• Exercise data:
==*==

Background: an optimization exercise with open tools, aiming at a short achievable clock period and few clock cycles. Do not read the settings as production practice. RTL that was checked went through simulation tests only; none was proved equivalent to the original. For runs 1, 5 and 6, only the layout was checked, not whether the RTL still works. No activity file was given, so power comes from the tool's default toggle rates.

File: flow/design.v
module core
(
    clock_in,
    mem_in,
    reset_in,
    led_out,
    mem_fetch,
    mem_we,
    mem_oe,
    mem_add,
    mem_out
);
    input clock_in;
    input [15:0] mem_in;
    input reset_in;
    output [7:0] led_out;
    output mem_fetch;
    output mem_we;
    output mem_oe;
    output [15:0] mem_add;
    output [15:0] mem_out;
    localparam BN = 8;               
    localparam CB = 5;               
    localparam CN = 1 << CB;
    reg [15:0] o_add;
    reg o_oe, o_we, o_fetch;
    reg [15:0] o_out;
    reg [7:0] led;
    assign mem_add = o_add;
    assign mem_oe = o_oe;
    assign mem_we = o_we;
    assign mem_fetch = o_fetch;
    assign mem_out = o_out;
    assign led_out = led;
    reg f_m;           
    reg f_load;        
    reg f_halt;
    reg f_first;       
    reg [2:0] m_dr;
    reg [15:0] fa_x;   
    reg [15:0] r0, r1, r2, r3, r4, r5, r6, r7;
    reg [2:0] cc;    
    reg ir_v;
    reg ir_ok;         
    reg ir_dep;        
    reg [15:0] ir, ir_pc, ir_pn;
    reg e_v;
    reg [15:0] e_a, e_b, e_s, e_pc, e_pc1, e_tgt, e_pn;
    reg [2:0] e_dr, e_cond, e_sr;
    reg e_wr, e_cc, e_and, e_not, e_link, e_led, e_mem, e_ld, e_halt;
    reg e_br, e_jo, e_jr, e_jmp;
    reg e_eqt, e_eq1;    
    reg [BN-1:0] bt_v;
    reg [7:0] bt_a [0:BN-1];         
    reg [15:0] bt_t [0:BN-1];
    reg [BN-1:0] bt_r;               
    reg [2:0] bt_rr;                 
    reg [CN-1:0] ic_v;
    reg [15:CB] ic_tag [0:CN-1];
    reg [15:0] ic_w [0:CN-1];
    function [16:0] ks16c;
        input [15:0] a, b;
        input cin;
        reg [15:0] g, p;
        integer i, d;
        begin
            g = a & b;
            p = a | b;
            g[0] = g[0] | (p[0] & cin);
            for (d = 1; d < 16; d = d * 2)
                for (i = 15; i >= d; i = i - 1) begin
                    g[i] = g[i] | (p[i] & g[i-d]);
                    p[i] = p[i] & p[i-d];
                end
            ks16c = {g[15], (a ^ b) ^ {g[14:0], cin}};
        end
    endfunction
    function [15:0] inc16;
        input [15:0] x;
        reg [15:0] c;
        integer i, d;
        begin
            c = x;
            for (d = 1; d < 16; d = d * 2)
                for (i = 15; i >= d; i = i - 1)
                    c[i] = c[i] & c[i-d];
            inc16 = x ^ {c[14:0], 1'b1};
        end
    endfunction
    function [2:0] setcc;
        input [15:0] v;
        setcc = v[15] ? 3'b100 : (v == 16'h0) ? 3'b010 : 3'b001;
    endfunction
    function [15:0] rsel;
        input [2:0] s;
        input [15:0] a0, a1, a2, a3, a4, a5, a6, a7;
        case (s)
            3'd0: rsel = a0;
            3'd1: rsel = a1;
            3'd2: rsel = a2;
            3'd3: rsel = a3;
            3'd4: rsel = a4;
            3'd5: rsel = a5;
            3'd6: rsel = a6;
            default: rsel = a7;
        endcase
    endfunction
    function ld_dep;
        input [15:0] w;
        input [2:0] r;
        reg [3:0] o;
        begin
            o = w[15:12];
            ld_dep = (o == 4'h0) ||
                     (((o == 4'h1) || (o == 4'h5) || (o == 4'h9) || (o == 4'h6) || (o == 4'h7) ||
                       (o == 4'hc) || ((o == 4'h4) && !w[11])) && (w[8:6] == r)) ||
                     (((o == 4'h1) || (o == 4'h5)) && !w[5] && (w[2:0] == r)) ||
                     (((o == 4'h3) || (o == 4'h7)) && (w[11:9] == r));
        end
    endfunction
    wire [16:0] sum_x = ks16c(e_a, e_b, 1'b0);
    wire [15:0] sum = sum_x[15:0];
    wire [15:0] alu = e_link ? e_pc1 : e_and ? (e_a & e_b) : e_not ? ~e_a : sum;
    wire z_add = ((e_a ^ e_b) == {e_a[14:0] | e_b[14:0], 1'b0});
    wire z_and = ((e_a & e_b) == 16'h0);
    wire z_not = (e_a == 16'hffff);
    wire e_z = e_and ? z_and : e_not ? z_not : z_add;
    wire e_n = alu[15];
    wire [2:0] e_ccv = {e_n, e_z, ~e_n & ~e_z};
    wire e_w = e_v & e_wr;
    wire e_c = e_v & e_cc;
    wire e_l = e_v & e_ld;
    wire e_taken = e_br && ((e_cond & cc) != 3'b000);
    wire [15:0] e_next = e_jr ? e_a : (e_jo || e_taken) ? e_tgt : e_pc1;
    wire e_eqa = (e_a == e_pn);
    wire redirect = e_v && !(e_jr ? e_eqa : (e_jo || e_taken) ? e_eqt : e_eq1);
    wire go_mem = e_v && e_mem;
    wire go_halt = e_v && e_halt;
    wire [15:0] fa = fa_x ^ 16'h3000;
    wire [15:0] fa1 = inc16(fa);
    reg [15:0] fa_b, fa_cn;        
    wire [15:0] fa_c = ~fa_cn;
    reg [BN-1:0] bt_m;       
    reg [BN-1:0] bt_me;      
    reg [15:0] bt_sel;
    integer k;
    always @(*) begin
        bt_sel = 16'h0;
        for (k = 0; k < BN; k = k + 1) begin
            bt_m[k] = bt_v[k] && (bt_a[k] == fa_b[7:0]);
            bt_me[k] = bt_v[k] && (bt_a[k] == e_pc[7:0]);
            bt_sel = bt_sel | ({16{bt_m[k]}} & (bt_r[k] ? r7 : bt_t[k]));
        end
    end
    wire bt_hit = |bt_m;
    wire [15:0] pn = bt_hit ? bt_sel : fa1;
    wire [CB-1:0] ci = fa_c[CB-1:0];
    wire ic_hit = ic_v[ci] && (ic_tag[ci] == fa_c[15:CB]);
    wire ic_hq = ic_v[ci] && (ic_tag[ci][CB+1:CB] == fa_c[CB+1:CB]);
    wire [15:0] fw = f_m ? ic_w[ci] : mem_in;
    wire [3:0] op = ir[15:12];
    wire [2:0] sr1 = ir[8:6];
    wire [2:0] sr2 = ir[2:0];
    wire [2:0] drf = ir[11:9];
    function [15:0] rfwd;
        input [2:0] s;
        input [15:0] a0, a1, a2, a3, a4, a5, a6, a7;
        rfwd = (e_w && e_dr == s) ? alu :
               (f_load && m_dr == s) ? mem_in : rsel(s, a0, a1, a2, a3, a4, a5, a6, a7);
    endfunction
    wire [15:0] ra = rfwd(sr1, r0, r1, r2, r3, r4, r5, r6, r7);
    wire [15:0] rb = rfwd(sr2, r0, r1, r2, r3, r4, r5, r6, r7);
    wire [15:0] rs = rfwd(drf, r0, r1, r2, r3, r4, r5, r6, r7);
    wire [15:0] pc1 = inc16(ir_pc);
    wire is_jsr = (op == 4'h4);
    wire [15:0] off = is_jsr ? {{5{ir[10]}}, ir[10:0]} : {{7{ir[8]}}, ir[8:0]};
    wire [16:0] tgt_x = ks16c(ir_pc, off, 1'b1);
    wire alu_op = (op == 4'h1) || (op == 4'h5);
    wire pcrel = (op == 4'he) || (op == 4'h2) || (op == 4'h3);
    wire [15:0] da = pcrel ? pc1 : ra;
    wire [15:0] db = alu_op ? (ir[5] ? {{11{ir[4]}}, ir[4:0]} : rb) :
                     ((op == 4'h6) || (op == 4'h7)) ? {{10{ir[5]}}, ir[5:0]} : {{7{ir[8]}}, ir[8:0]};
    wire hazard = e_l && ir_dep;
    wire replay = ir_v && !ir_ok;           
    wire d_go = ir_ok && !hazard;
    wire d_adv = ir_v && d_go && !redirect;
    wire f_ok = f_m ? ic_hq : !f_first;
    wire f_take = (!ir_v || d_go) && !redirect && f_ok;
    wire s_red = redirect;
    wire s_rep = !redirect && replay;
    wire s_pn = !redirect && !replay && (!ir_v || d_go) && f_ok;
    wire s_fa = !redirect && !replay && !((!ir_v || d_go) && f_ok);
    wire [15:0] fa_n = ({16{s_red}} & e_next) | ({16{s_rep}} & ir_pc) |
                       ({16{s_pn}} & pn) | ({16{s_fa}} & fa);
    always @(posedge clock_in or posedge reset_in) begin
        if (reset_in) begin
            o_add <= 16'h0;
            o_oe <= 1'b0;
            o_we <= 1'b0;
            o_fetch <= 1'b0;
            f_first <= 1'b1;
            f_m <= 1'b0;
            f_load <= 1'b0;
            f_halt <= 1'b0;
            fa_x <= 16'h0;
            ir_v <= 1'b0;
            e_v <= 1'b0;
            r0 <= 16'h0;
            r1 <= 16'h1;
            r2 <= 16'h2;
            r3 <= 16'h3;
            r4 <= 16'h0;
            r5 <= 16'h0;
            r6 <= 16'h0;
            r7 <= 16'h0;
            cc <= 3'b000;
            led <= 8'h0;
            bt_v <= {BN{1'b0}};
            bt_rr <= 3'd0;
            ic_v <= {CN{1'b0}};
        end else if (!f_halt) begin
            f_first <= 1'b0;
            if (e_w && e_dr == 3'd0) r0 <= alu; else if (f_load && m_dr == 3'd0) r0 <= mem_in;
            if (e_w && e_dr == 3'd1) r1 <= alu; else if (f_load && m_dr == 3'd1) r1 <= mem_in;
            if (e_w && e_dr == 3'd2) r2 <= alu; else if (f_load && m_dr == 3'd2) r2 <= mem_in;
            if (e_w && e_dr == 3'd3) r3 <= alu; else if (f_load && m_dr == 3'd3) r3 <= mem_in;
            if (e_w && e_dr == 3'd4) r4 <= alu; else if (f_load && m_dr == 3'd4) r4 <= mem_in;
            if (e_w && e_dr == 3'd5) r5 <= alu; else if (f_load && m_dr == 3'd5) r5 <= mem_in;
            if (e_w && e_dr == 3'd6) r6 <= alu; else if (f_load && m_dr == 3'd6) r6 <= mem_in;
            if (e_w && e_dr == 3'd7) r7 <= alu; else if (f_load && m_dr == 3'd7) r7 <= mem_in;
            cc <= e_c ? e_ccv : f_load ? setcc(mem_in) : cc;
            if (e_v && e_led)
                led <= led + 8'h1;
            if (e_v && (e_br || e_jo || e_jr)) begin
                if (|bt_me) begin
                    for (k = 0; k < BN; k = k + 1)
                        if (bt_me[k])
                            bt_v[k] <= !(e_br && !e_taken);
                end else if (!(e_br && !e_taken)) begin
                    bt_v[bt_rr] <= 1'b1;
                    bt_rr <= bt_rr + 3'd1;
                end
            end
            if (!f_m && !f_first)
                ic_v[ci] <= 1'b1;
            if (go_halt) begin
                o_add <= 16'hffff;
                o_oe <= 1'b0;
                o_we <= 1'b0;
                o_fetch <= 1'b0;
                f_m <= 1'b0;
                f_load <= 1'b0;
                f_halt <= 1'b1;
            end else begin
                o_add <= go_mem ? sum : fa_n;
                o_oe <= !go_mem || e_ld;
                o_we <= go_mem && !e_ld;
                o_fetch <= !go_mem;
                f_m <= go_mem;
                f_load <= go_mem && e_ld;
            end
            fa_x <= fa_n ^ 16'h3000;
            ir_v <= (f_take && !replay) || (ir_v && !d_adv && !redirect && !replay);
            e_v <= d_adv;
        end
    end
    always @(posedge clock_in) begin
        fa_b <= fa_n;
        fa_cn <= ~fa_n;
        if (go_mem) begin
            o_out <= e_s;
            m_dr <= e_dr;
        end
        if (e_v && (e_br || e_jo || e_jr)) begin
            if (|bt_me) begin
                for (k = 0; k < BN; k = k + 1)
                    if (bt_me[k]) begin
                        bt_t[k] <= e_next;
                        bt_r[k] <= e_jmp && (e_sr == 3'd7);
                    end
            end else begin
                bt_a[bt_rr] <= e_pc[7:0];
                bt_t[bt_rr] <= e_next;
                bt_r[bt_rr] <= e_jmp && (e_sr == 3'd7);
            end
        end
        if (!f_m && !f_first) begin
            ic_tag[ci] <= fa_c[15:CB];
            ic_w[ci] <= mem_in;
        end
        if (!ir_v || d_go) begin
            ir_ok <= !f_m || ic_hit;
            ir_dep <= ((op == 4'h2) || (op == 4'h6)) && ld_dep(fw, drf);
            ir <= fw;
            ir_pc <= fa;
            ir_pn <= pn;
        end
        e_a <= da;
        e_b <= db;
        e_s <= rs;
        e_pc <= ir_pc;
        e_pc1 <= pc1;
        e_tgt <= tgt_x[15:0];
        e_eqt <= (tgt_x[15:0] == ir_pn);
        e_eq1 <= (pc1 == ir_pn);
        e_pn <= ir_pn;
        e_dr <= is_jsr ? 3'd7 : drf;
        e_cond <= drf;
        e_sr <= sr1;
        e_wr <= alu_op || (op == 4'h9) || (op == 4'he) || (op == 4'h2) || (op == 4'h6) || is_jsr;
        e_cc <= alu_op || (op == 4'h9) || (op == 4'he);
        e_and <= (op == 4'h5);
        e_not <= (op == 4'h9);
        e_link <= is_jsr;
        e_led <= (op == 4'hf) && (ir[7:0] == 8'h30);
        e_halt <= ((op == 4'hf) && (ir[7:0] == 8'h25)) ||
                  (op == 4'h8) || (op == 4'ha) || (op == 4'hb) || (op == 4'hd);
        e_mem <= (op == 4'h2) || (op == 4'h3) || (op == 4'h6) || (op == 4'h7);
        e_ld <= (op == 4'h2) || (op == 4'h6);
        e_br <= (op == 4'h0);
        e_jo <= is_jsr && ir[11];
        e_jr <= (op == 4'hc) || (is_jsr && !ir[11]);
        e_jmp <= (op == 4'hc);
    end
endmodule
File: flow/run.sh
#!/bin/bash
# synth_recipe.tcl (not shown) runs the flow's synth.tcl, then flattens the netlist and writes it again
# the make line also repeats each setting of config.mk as NAME=value (left out here)
make -C /OpenROAD-flow-scripts/flow DESIGN_CONFIG=/design/flow/config.mk WORK_HOME=/design/flow/orfs CLKGATE_MAP_FILE= SYNTH_SCRIPT=/design/flow/synth_recipe.tcl finish
File: flow/config.mk
export PLATFORM = sky130hd
export DESIGN_NAME = core
export DESIGN_NICKNAME = core
export VERILOG_FILES = /design/flow/design.v
export SDC_FILE = /design/flow/constraint.sdc
export NUM_CORES = 4
export LEC_CHECK = 0
export CAP_MARGIN = 20
export CORE_MARGIN = 2
export CORE_UTILIZATION = 60
export SETUP_SLACK_MARGIN = 5
export SLEW_MARGIN = 20
export TNS_END_PERCENT = 100
File: flow/constraint.sdc
create_clock -name core_clock -period 8.0 [get_ports {clock_in}]
set_input_delay 1.6000 -clock core_clock [delete_from_list [all_inputs] [get_ports {clock_in}]]
set_output_delay 1.6000 -clock core_clock [all_outputs]
set_load 0.01 [all_outputs]
==> summary.md, run 1 <==
| Metric | Value |
|---|---|
| Outcome | `complete, no violations` |
| Setup_tns | `0 ns` |
| Post-DR wirelength/cell | `33.5 µm` |
| # DRC | `0` |
| Slew margin rel. | `22.1%` |
| Crit Path Class | `register to register` |
| Initial antenna violation count | `5` |
| FMAX | `297 MHz` |
| Yosys warns | `1` |
| Total CTS buffers | `155` |
| Synth Instances | `5145` |
| Ys flop type | `edfxtp_1` |
| H-Tree Depth | `4` |
| Vias in the first global route | `45600` |
| Clock period minus final worst setup slack | `3.37 ns` |
| Hpwl dp | `142000 µm` |
| Drt pass-1 iters | `8` |
| Hold Vio Cnt, Final | `0` |
| Register area share after synthesis | `62.0%` |
| Layout Skew | `0.0261 ns` |
| CTS max path bufs | `3` |
| Syn nets | `5235` |
| Most common cell after layout, fill and taps aside | `edfxtp_1` |
| Slew of the pin with the lowest slew margin | `1.16 ns` |
| Met1 Use GR | `54.8%` |
| EDFF count, synth | `1133` |
| Post-Syn Area per Cell | `13.4 µm²` |
| First-pass GRT wire length | `331000 µm` |
| Maximum VDD drop | `286 µV` |
| Nets | `5497` |
| Ant. Diodes | `0` |
| Max-slew violations | `0` |
| Layout overhead on the synthesized area | `17.7%` |
| Tot GR Track Use | `39.5%` |
| Die area | `117000 µm²` |
| Vias per cell | `6.91` |
| Final period utilization | `42.1%` |
| M2 GR Usage | `59.2%` |
| Initial core utilization | `60.3%` |
| Core Region | `114000 µm²` |
| Root Buffer | `clkbuf_16` |
| RSZ-0062 raised after global routing | `yes` |
| CP Data Required Time | `8.61 ns` |
| Fill cell count | `7662` |
| # IOs | `61` |
| CP Capture Type | `register` |
| Gpl congestion | `0.992` |
| Maxcap violations | `0` |
| Seq cells post-synth | `1508` |
| Port bufs | `60` |
| Area of the multi-input gates | `26000 µm²` |
| Max FO, Critical Path | `7` |
| Endpoints failing setup | `0` |
| Clk latency of the worst-skew pair | `0.79 ns` |
| ANT nets after route | `0` |
| Die Ht | `343 µm` |
| Remaining Overflow, GRT | `0` |
| Synth cell types | `97` |
| Clock sinks | `1508` |
| GR Util met3 | `9.16%` |
| WP data arrival | `3.98 ns` |
| Synth top area share | `49.4%` |
| Power Total | `36.4 mW` |
| Post-synth ARST share | `14.8%` |
| Largest net degree at the start of global routing | `133` |
| R2r setup slk | `4.63 ns` |
| Drt total wl | `236000 µm` |
| Initial DRC Count | `7358` |
| Worst hold path type | `register to register` |
| Synthesized area | `68800 µm²` |
| LEAKAGE | `29.6 nW` |
| Site Rows | `124` |
| Power per cell area | `449 nW/µm²` |
| CP startpoint kind | `register` |
| Post-synth top area cell | `edfxtp_1` |
| CTS tree | `yes` |
| Hold_ws | `0.403 ns` |
| GRT Max-Usage Layer | `met2` |
| Reg area | `42800 µm²` |
| Top post-synthesis cells by area | `edfxtp_1 (49%), dfrtp_1 (7.9%), mux4_2 (6.5%)` |
| Most frequent cells in the layout | `edfxtp_1 (1133), nand2_1 (365), mux2i_1 (311)` |
| Via Count | `48700` |
| Die width | `343 µm` |
| Reg clk slew, reported paths | `0.06 ns` |
| Ratio of cells with drive above 1 in the final layout | `23.5%` |
[worst max-delay path, cell delays in order, from the launching register on]
cell	delay (ns)
dfxtp_4	0.40
buf_6	0.13
buf_6	0.10
mux2i_2	0.23
o22ai_2	0.11
or3_4	0.39
a211o_1	0.33
o41ai_4	0.41
o32ai_4	0.13
buf_12	0.19
and3_4	0.23
buf_12	0.15
a221oi_4	0.29
a21oi_1	0.11
[power by group]
group          internal (mW)  switching (mW)
sequential              10.5            1.80
clock                   4.18            3.11
combinational           6.82            10.0
total                   21.5            14.9
[metal layers]
layer  share of wire, %  wire length, µm
met3                 12            28400
met2                 45           106000
met1                 37            88200
met4                5.5            13000
met5              0.019               44
[flip-flops by register name, summed over array words and instances, names as in the netlist, 32 cells and up]
name and count:
ic_w 512, bt_a 64, ic_v 32, ic_tag 352
bt_t 128
[kinds of logic (layout without fill, tap and decap cells)]
family | count (synthesis) | in the layout | synth area share [%]
xor+xnor | 297 | 297 | 3.88
fa+ha+maj | 72 | 72 | 1.33
compound gates | 1079 | 1082 | 10.2
mux | 552 | 552 | 11.7
buf+inv | 501 | 885 | 3.21
flops | 1508 | 1508 | 62.0
simple gates | 1136 | 1138 | 7.66
[worst paths after layout]
kind,from,endpoint,cells past startpoint
worst max-delay path,fa_cn[1]$_DFF_P_,o_add[10]$_DFFE_PP0N_,13
worst min-delay path,e_s[5]$_DFF_P_,o_out[5]$_DFFE_PP_,0
worst max register to register,fa_cn[1]$_DFF_P_,o_add[10]$_DFFE_PP0N_,13
worst min register to register,e_s[5]$_DFF_P_,o_out[5]$_DFFE_PP_,0
max in group asynchronous,reset_in,cc[0]$_DFFE_PP0P_,4
min in group asynchronous,reset_in,f_m$_DFFE_PP0N_,2
[area by class of cell]
type | instances | share of cell area (%)
Multi-Input combinational cell | 3141 | 32.1
Inverter | 146 | 0.738
Timing Repair inverter | 1 | 0.00618
Tap cell | 1512 | 2.34
Clock inverter | 81 | 0.956
Timing Repair Buffer | 454 | 5.77
Clock buffer | 203 | 5.32
Sequential cell | 1508 | 52.8
[stage by stage]
step           setup WS, ns  instance area, µm²  utilization, %  instances
2_1_floorplan          3.49               69500               -       5145
5_1_grt                4.56               81000            71.0       7046
3_3_place_gp           3.11               71400            62.6       6525
3_5_place_dp           3.04               71400            62.6       6529
4_1_cts                4.74               79700            69.9       6966
6_report               4.63               81000            71.0       7046
[Yosys cell counts (all sizes together) (36+ instances only)]
| cell type | count |
|---|---|
| a211oi | 37 |
| a21o | 38 |
| a21oi | 236 |
| a22oi | 41 |
| a31oi | 39 |
| and3 | 41 |
| buf | 93 |
| clkbuf | 262 |
| dfrtp | 218 |
| dfxtp | 152 |
| edfxtp | 1133 |
| ha | 70 |
| inv | 143 |
| mux2 | 40 |
| mux2i | 313 |
| mux4 | 199 |
| nand2 | 381 |
| nand3 | 101 |
| nand4 | 44 |
| nor2 | 312 |
| nor3 | 76 |
| o211ai | 43 |
| o21ai | 275 |
| o221ai | 36 |
| o22ai | 116 |
| xnor2 | 175 |
| xor2 | 117 |
[repair_timing]
action                                  in CTS  in global routing
cloned                                      23                  8
hold buffers                                 0                  0
endpoints found under the setup margin    1352                512
resized for setup                          534                144
setup buffers                              130                 72
pin swaps                                  113                 73
==> run 2, diff against run 1 <==
--- a/flow/design.v
+++ b/flow/design.v
@@ -52,5 +52,5 @@
     reg e_eqt, e_eq1;    
     reg [BN-1:0] bt_v;
-    reg [7:0] bt_a [0:BN-1];         
+    reg [15:0] bt_a [0:BN-1];
     reg [15:0] bt_t [0:BN-1];
     reg [BN-1:0] bt_r;               
@@ -139,6 +139,5 @@
     wire [15:0] fa = fa_x ^ 16'h3000;
     wire [15:0] fa1 = inc16(fa);
-    reg [15:0] fa_b, fa_cn;        
-    wire [15:0] fa_c = ~fa_cn;
+    reg [15:0] fa_b, fa_c;
     reg [BN-1:0] bt_m;       
     reg [BN-1:0] bt_me;      
@@ -148,6 +147,6 @@
         bt_sel = 16'h0;
         for (k = 0; k < BN; k = k + 1) begin
-            bt_m[k] = bt_v[k] && (bt_a[k] == fa_b[7:0]);
-            bt_me[k] = bt_v[k] && (bt_a[k] == e_pc[7:0]);
+            bt_m[k] = bt_v[k] && (bt_a[k] == fa_b);
+            bt_me[k] = bt_v[k] && (bt_a[k] == e_pc);
             bt_sel = bt_sel | ({16{bt_m[k]}} & (bt_r[k] ? r7 : bt_t[k]));
         end
@@ -267,5 +266,5 @@
     always @(posedge clock_in) begin
         fa_b <= fa_n;
-        fa_cn <= ~fa_n;
+        fa_c <= fa_n;
         if (go_mem) begin
             o_out <= e_s;
@@ -280,5 +279,5 @@
                     end
             end else begin
-                bt_a[bt_rr] <= e_pc[7:0];
+                bt_a[bt_rr] <= e_pc;
                 bt_t[bt_rr] <= e_next;
                 bt_r[bt_rr] <= e_jmp && (e_sr == 3'd7);
--- a/flow/config.mk
+++ b/flow/config.mk
@@ -11,3 +11,3 @@
 export SETUP_SLACK_MARGIN = 5
 export SLEW_MARGIN = 20
-export TNS_END_PERCENT = 100
+export TNS_END_PERCENT = 20
==> run 2 against run 1 <==
Effect of this change: cell count grew 5.4%; global-route usage grew 0.44 points; sequential share of layout area shrank 0.42 points; first-iteration DRC count grew 4.5%; critical endpoint is now o_add[3]$_DFFE_PP0N_; clock-buffer cell count grew 2; via count grew 4.1%; critical path depth grew 1; register-to-register slack lost 0.04 ns; final area grew 5.4%; worst hold slack lost 0.0024 ns; total power grew 3.0%.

==*==

• Work item:
All lines in the listing above from the line containing "WP data arrival" to the line containing "Ratio of cells", inclusive, should be retyped exactly; no other lines should appear.

• Solution:
| WP data arrival | `3.98 ns` |
| Synth top area share | `49.4%` |
| Power Total | `36.4 mW` |
| Post-synth ARST share | `14.8%` |
| Largest net degree at the start of global routing | `133` |
| R2r setup slk | `4.63 ns` |
| Drt total wl | `236000 µm` |
| Initial DRC Count | `7358` |
| Worst hold path type | `register to register` |
| Synthesized area | `68800 µm²` |
| LEAKAGE | `29.6 nW` |
| Site Rows | `124` |
| Power per cell area | `449 nW/µm²` |
| CP startpoint kind | `register` |
| Post-synth top area cell | `edfxtp_1` |
| CTS tree | `yes` |
| Hold_ws | `0.403 ns` |
| GRT Max-Usage Layer | `met2` |
| Reg area | `42800 µm²` |
| Top post-synthesis cells by area | `edfxtp_1 (49%), dfrtp_1 (7.9%), mux4_2 (6.5%)` |
| Most frequent cells in the layout | `edfxtp_1 (1133), nand2_1 (365), mux2i_1 (311)` |
| Via Count | `48700` |
| Die width | `343 µm` |
| Reg clk slew, reported paths | `0.06 ns` |
| Ratio of cells with drive above 1 in the final layout | `23.5%` |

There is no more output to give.